L’art poétique se fait aujourd’hui rare dans les librairies. Malheureusement assimilé à une littérature niaise et enfantine, il reste pourtant l’une des expressions parfaites de la nécessaire complémentarité entre la finesse linguistique et la musicalité des phrases, dans la rythmique comme dans la justesse. La beauté structurelle de l’ensemble, qui ne s’apprécie réellement qu’avec les années, se met alors au service du propos réel du poème pour en faire ressortir l’essence.

Ar en deulin (à genoux), célèbre recueil de poèmes bretons du jeune poète breton Yann-Ber Kalloc’h, en est un exemple parfait. Traduits en grande partie par l’auteur en français, ces poèmes s’apprécient tout autant dans la langue de l’Abbé Perrot que dans la langue de Molière, pour mettre en avant ce que Joseph Loth décrit dans sa préface : « Il vit et respire dans chacune de ses pages ; il s’y montre tel qu’il était : vrai Breton, vrai chrétien, vaillant soldat, n’ayant d’autre souci nuit et jour que le bien, la gloire et le progrès de la Bretagne ».

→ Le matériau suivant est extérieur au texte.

From an optimization exercise on the open Yosys and OpenROAD flow, aimed at small area and a short achievable clock period; shortcuts taken in it are not production practice.
At most, simulation tests tie the RTL to the original design; equivalence was not proved.
Only the layout flow was run in run 1; the RTL was not checked for function there.
No activity file was given, so power comes from the tool's default toggle rates.

==> design/flow/design.v <==
`default_nettype none
package core_pkg;
    parameter int XLEN = 32;
    parameter logic [6:0] OPC_OP     = 7'b0110011;
    parameter logic [6:0] OPC_OP_IMM = 7'b0010011;
    parameter logic [6:0] OPC_LUI    = 7'b0110111;
    parameter logic [2:0] F3_ADD_SUB = 3'b000;
    parameter logic [2:0] F3_SLL     = 3'b001;
    parameter logic [2:0] F3_SLT     = 3'b010;
    parameter logic [2:0] F3_SLTU    = 3'b011;
    parameter logic [2:0] F3_XOR     = 3'b100;
    parameter logic [2:0] F3_SRL_SRA = 3'b101;
    parameter logic [2:0] F3_OR      = 3'b110;
    parameter logic [2:0] F3_AND     = 3'b111;
    parameter logic [6:0] F7_BASE = 7'b0000000;
    parameter logic [6:0] F7_ALT  = 7'b0100000;
    parameter int C_SUB   = 0;   
    parameter int C_UNS   = 1;   
    parameter int C_ADD   = 2;   
    parameter int C_LT    = 3;   
    parameter int C_AND   = 4;   
    parameter int C_XOR   = 5;   
    parameter int C_SR    = 6;   
    parameter int C_SL    = 7;   
    parameter int C_SRA   = 8;   
    parameter int CTL_W   = 9;
endpackage
`default_nettype wire
`timescale 1ns/1ns
`default_nettype none
import core_pkg::*;
module rf_decode (
    input  wire logic [4:0]  addr,
    input  wire logic        kill,
    output logic      [31:1] sel
);
    for (genvar g = 1; g < 32; g++) begin : g_sel
        assign sel[g] = !kill && addr == 5'(g);
    end
endmodule
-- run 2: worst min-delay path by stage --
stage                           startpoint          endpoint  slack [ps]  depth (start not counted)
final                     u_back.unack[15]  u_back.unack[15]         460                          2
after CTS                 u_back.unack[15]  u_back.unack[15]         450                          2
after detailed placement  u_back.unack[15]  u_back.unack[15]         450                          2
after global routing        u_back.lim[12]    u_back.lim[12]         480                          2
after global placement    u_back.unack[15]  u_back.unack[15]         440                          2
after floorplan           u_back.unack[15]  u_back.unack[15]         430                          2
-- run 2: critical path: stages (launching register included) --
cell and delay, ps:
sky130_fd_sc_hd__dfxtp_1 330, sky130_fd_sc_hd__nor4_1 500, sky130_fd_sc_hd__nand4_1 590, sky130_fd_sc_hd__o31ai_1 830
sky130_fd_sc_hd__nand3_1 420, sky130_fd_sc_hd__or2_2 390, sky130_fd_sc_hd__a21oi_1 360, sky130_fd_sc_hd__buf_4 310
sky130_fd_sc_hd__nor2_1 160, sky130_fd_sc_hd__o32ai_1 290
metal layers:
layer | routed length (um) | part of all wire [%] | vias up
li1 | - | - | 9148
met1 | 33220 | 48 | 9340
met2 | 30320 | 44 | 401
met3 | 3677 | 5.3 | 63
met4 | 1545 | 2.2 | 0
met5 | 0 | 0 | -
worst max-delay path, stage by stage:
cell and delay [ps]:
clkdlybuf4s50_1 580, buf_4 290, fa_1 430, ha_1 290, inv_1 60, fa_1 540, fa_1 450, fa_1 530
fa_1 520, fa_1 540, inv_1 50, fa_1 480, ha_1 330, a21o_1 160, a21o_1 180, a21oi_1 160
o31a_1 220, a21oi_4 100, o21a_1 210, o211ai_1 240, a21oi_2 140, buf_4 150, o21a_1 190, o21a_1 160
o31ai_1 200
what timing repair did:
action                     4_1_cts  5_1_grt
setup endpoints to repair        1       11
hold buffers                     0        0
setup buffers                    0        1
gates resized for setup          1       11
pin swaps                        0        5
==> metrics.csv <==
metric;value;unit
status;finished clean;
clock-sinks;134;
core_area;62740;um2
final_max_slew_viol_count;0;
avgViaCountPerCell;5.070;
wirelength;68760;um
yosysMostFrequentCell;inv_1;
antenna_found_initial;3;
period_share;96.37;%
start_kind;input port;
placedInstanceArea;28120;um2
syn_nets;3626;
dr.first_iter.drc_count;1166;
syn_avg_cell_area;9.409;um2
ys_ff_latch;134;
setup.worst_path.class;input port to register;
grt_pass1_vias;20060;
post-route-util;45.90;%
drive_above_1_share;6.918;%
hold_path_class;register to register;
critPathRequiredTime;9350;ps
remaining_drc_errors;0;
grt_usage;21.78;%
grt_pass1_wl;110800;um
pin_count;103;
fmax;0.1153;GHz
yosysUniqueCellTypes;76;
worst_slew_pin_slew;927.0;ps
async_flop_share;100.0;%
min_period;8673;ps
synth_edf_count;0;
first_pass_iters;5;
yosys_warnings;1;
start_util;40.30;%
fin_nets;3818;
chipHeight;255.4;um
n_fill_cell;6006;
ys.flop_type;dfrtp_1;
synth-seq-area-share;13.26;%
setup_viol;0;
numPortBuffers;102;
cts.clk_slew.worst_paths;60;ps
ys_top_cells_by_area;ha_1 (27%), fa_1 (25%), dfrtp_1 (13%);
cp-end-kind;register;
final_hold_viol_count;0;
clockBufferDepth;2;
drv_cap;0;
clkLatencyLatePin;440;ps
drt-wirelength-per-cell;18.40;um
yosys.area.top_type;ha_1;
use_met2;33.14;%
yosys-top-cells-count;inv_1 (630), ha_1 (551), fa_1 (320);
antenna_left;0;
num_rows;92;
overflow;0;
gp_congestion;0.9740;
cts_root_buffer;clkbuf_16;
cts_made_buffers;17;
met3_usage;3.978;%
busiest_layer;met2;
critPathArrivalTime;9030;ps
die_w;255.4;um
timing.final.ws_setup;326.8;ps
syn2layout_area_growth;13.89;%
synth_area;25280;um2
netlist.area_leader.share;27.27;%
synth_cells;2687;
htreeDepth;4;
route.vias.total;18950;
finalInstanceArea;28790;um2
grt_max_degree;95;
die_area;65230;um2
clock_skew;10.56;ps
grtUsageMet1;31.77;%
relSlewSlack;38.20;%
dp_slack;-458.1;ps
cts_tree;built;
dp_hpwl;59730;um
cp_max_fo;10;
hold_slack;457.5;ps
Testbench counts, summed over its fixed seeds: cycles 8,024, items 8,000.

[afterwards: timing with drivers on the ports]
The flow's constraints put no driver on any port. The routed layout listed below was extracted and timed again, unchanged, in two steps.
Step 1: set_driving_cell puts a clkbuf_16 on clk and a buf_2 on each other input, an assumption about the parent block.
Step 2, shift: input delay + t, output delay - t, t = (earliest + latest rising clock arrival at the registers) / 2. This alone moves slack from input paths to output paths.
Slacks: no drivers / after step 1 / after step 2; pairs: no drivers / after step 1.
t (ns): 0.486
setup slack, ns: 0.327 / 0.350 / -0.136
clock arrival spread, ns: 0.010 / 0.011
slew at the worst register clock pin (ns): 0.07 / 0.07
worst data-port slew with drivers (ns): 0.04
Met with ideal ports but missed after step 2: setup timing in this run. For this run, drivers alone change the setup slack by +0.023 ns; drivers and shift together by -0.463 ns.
What follows belongs to an exercise in optimizing a design on an open flow for small area, a short achievable clock period and few clock cycles per item; a production flow would make more cautious choices.
RTL that was checked went through simulation tests only; none was proved equivalent to the original.

// aes128_enc
module aes128_enc (
	input  wire                      clock_clk_i,
	input  wire                      arst_n_i,
	input  wire                      in_req_i,
	output logic                     in_ack_o,
	input  wire aes_pkg::aes_block_u plaintext_i,
	input  wire aes_pkg::aes_block_u key_i,
	output logic                     out_req_o,
	input  wire                      out_ack_i,
	output aes_pkg::aes_block_u      ciphertext_o
);
	logic ack_q;
	logic                a_valid_q;
	logic                a_parked_q;
	logic                a_first_q;
	aes_pkg::aes_byte_t  a_rcon_q;
	aes_pkg::aes_block_u a_state_q;
	aes_pkg::aes_block_u a_key_q;
	logic                b_valid_q;
	logic                b_parked_q;
	logic                b_first_q;
	aes_pkg::aes_byte_t  b_rcon_q;
	logic [16*12-1:0]    b_mid_q;
	aes_pkg::aes_block_u b_key_q;
	logic [4*4-1:0]      b_kmid_q;
	logic                capture_q;
	logic                deliver_q;
	logic                park_q;
	logic                out_full_q;
	logic                out_req_q;
	aes_pkg::aes_block_u ct_q;
	logic [16*12-1:0]    mid;
	logic [4*4-1:0]      kmid;
	aes_pkg::aes_block_u sub_state;
	aes_pkg::aes_word_t  key_sub;
	aes_pkg::aes_block_u round_key;
	aes_pkg::aes_block_u mix_state;
	aes_pkg::aes_block_u final_out;
	aes_pkg::aes_block_u mix_kept;
	aes_pkg::aes_block_u whitened;
	aes_pkg::aes_block_u add_key;
	aes_pkg::aes_block_u state_next;
	logic other_parked;
	logic out_full_next;
	logic n_done;
	logic n_deliver;
	logic n_park;
	logic n_capture;
	assign other_parked = a_valid_q && a_parked_q;
	assign out_full_next = deliver_q || (out_full_q && (out_req_q || out_ack_i));
  ...
Size in the first run: ~6000 cells after synthesis, about 750 flip-flops, roughly 390 I/O pins, roughly 0.058 mm² of cells after synthesis.
==> flow/config.mk <==
export PLATFORM = sky130hd
export DESIGN_NAME = aes128_enc
export DESIGN_NICKNAME = aes128_enc
export VERILOG_FILES = /design/flow/design.v
export SDC_FILE = /design/flow/constraint.sdc
export NUM_CORES = 4
export LEC_CHECK = 0
export CAP_MARGIN = 20
export CORE_MARGIN = 2
export CORE_UTILIZATION = 40
export GPL_TIMING_DRIVEN = 1
export SLEW_MARGIN = 20
export SYNTH_HIERARCHICAL = 1
==> flow/constraint.sdc <==
create_clock -name core_clock -period 10.0 [get_ports {clock_clk_i}]
set_input_delay 2.0000 -clock core_clock [delete_from_list [all_inputs] [get_ports {clock_clk_i}]]
set_output_delay 2.0000 -clock core_clock [all_outputs]
set_load 0.01 [all_outputs]
standard.sh (not shown) runs the stock make flow with config.mk's settings and CLKGATE_MAP_FILE= SYNTH_SCRIPT=/design/flow/synth_recipe.tcl, a recipe that flattens the netlist after the stock synthesis.
==> flow/flow/run.sh <==
#!/bin/bash
# Standard layout (the standard.sh, unchanged synthesis) with the
# resizer asked for more setup margin than the 10 ns clock needs, so that it
# sizes up the slow XOR chains, and plain buffers on the ports; the clock
# period and constraints are the standard flow's.
cp standard.sh standard_sh.log
export SETUP_SLACK_MARGIN=6.2
export BUFFER_PORTS_ARGS="-buffer_cell sky130_fd_sc_hd__buf_2"
bash standard.sh > standard.log 2>&1
The first run completed with no timing, DRC or antenna violations.
Testbench counts at the start, summed over its fixed seeds: cycles 3,880, items 384.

Ainsi, du thème de la Foi catholique au thème de la Bretagne, des marins aux horreurs de la Guerre, Bleimor (nom de plume de Yann-Ber Kalloc’h) pose au fil des vers ses convictions, son ressenti, son espérance et ses doutes. A genoux, dans une démarche d’humilité envers Dieu, dans une démarche de prière et de supplique dans certains poèmes ; A genoux, dans une démarche de confiance pour ses frères, de prière pour le repos de leurs âmes ; A genoux pour la Bretagne, comme la Bretagne, mais pour en souligner son espérance de relèvement, son espoir de voir l’Etendard du Christ resplendir une nouvelle fois sur sa douce Bretagne.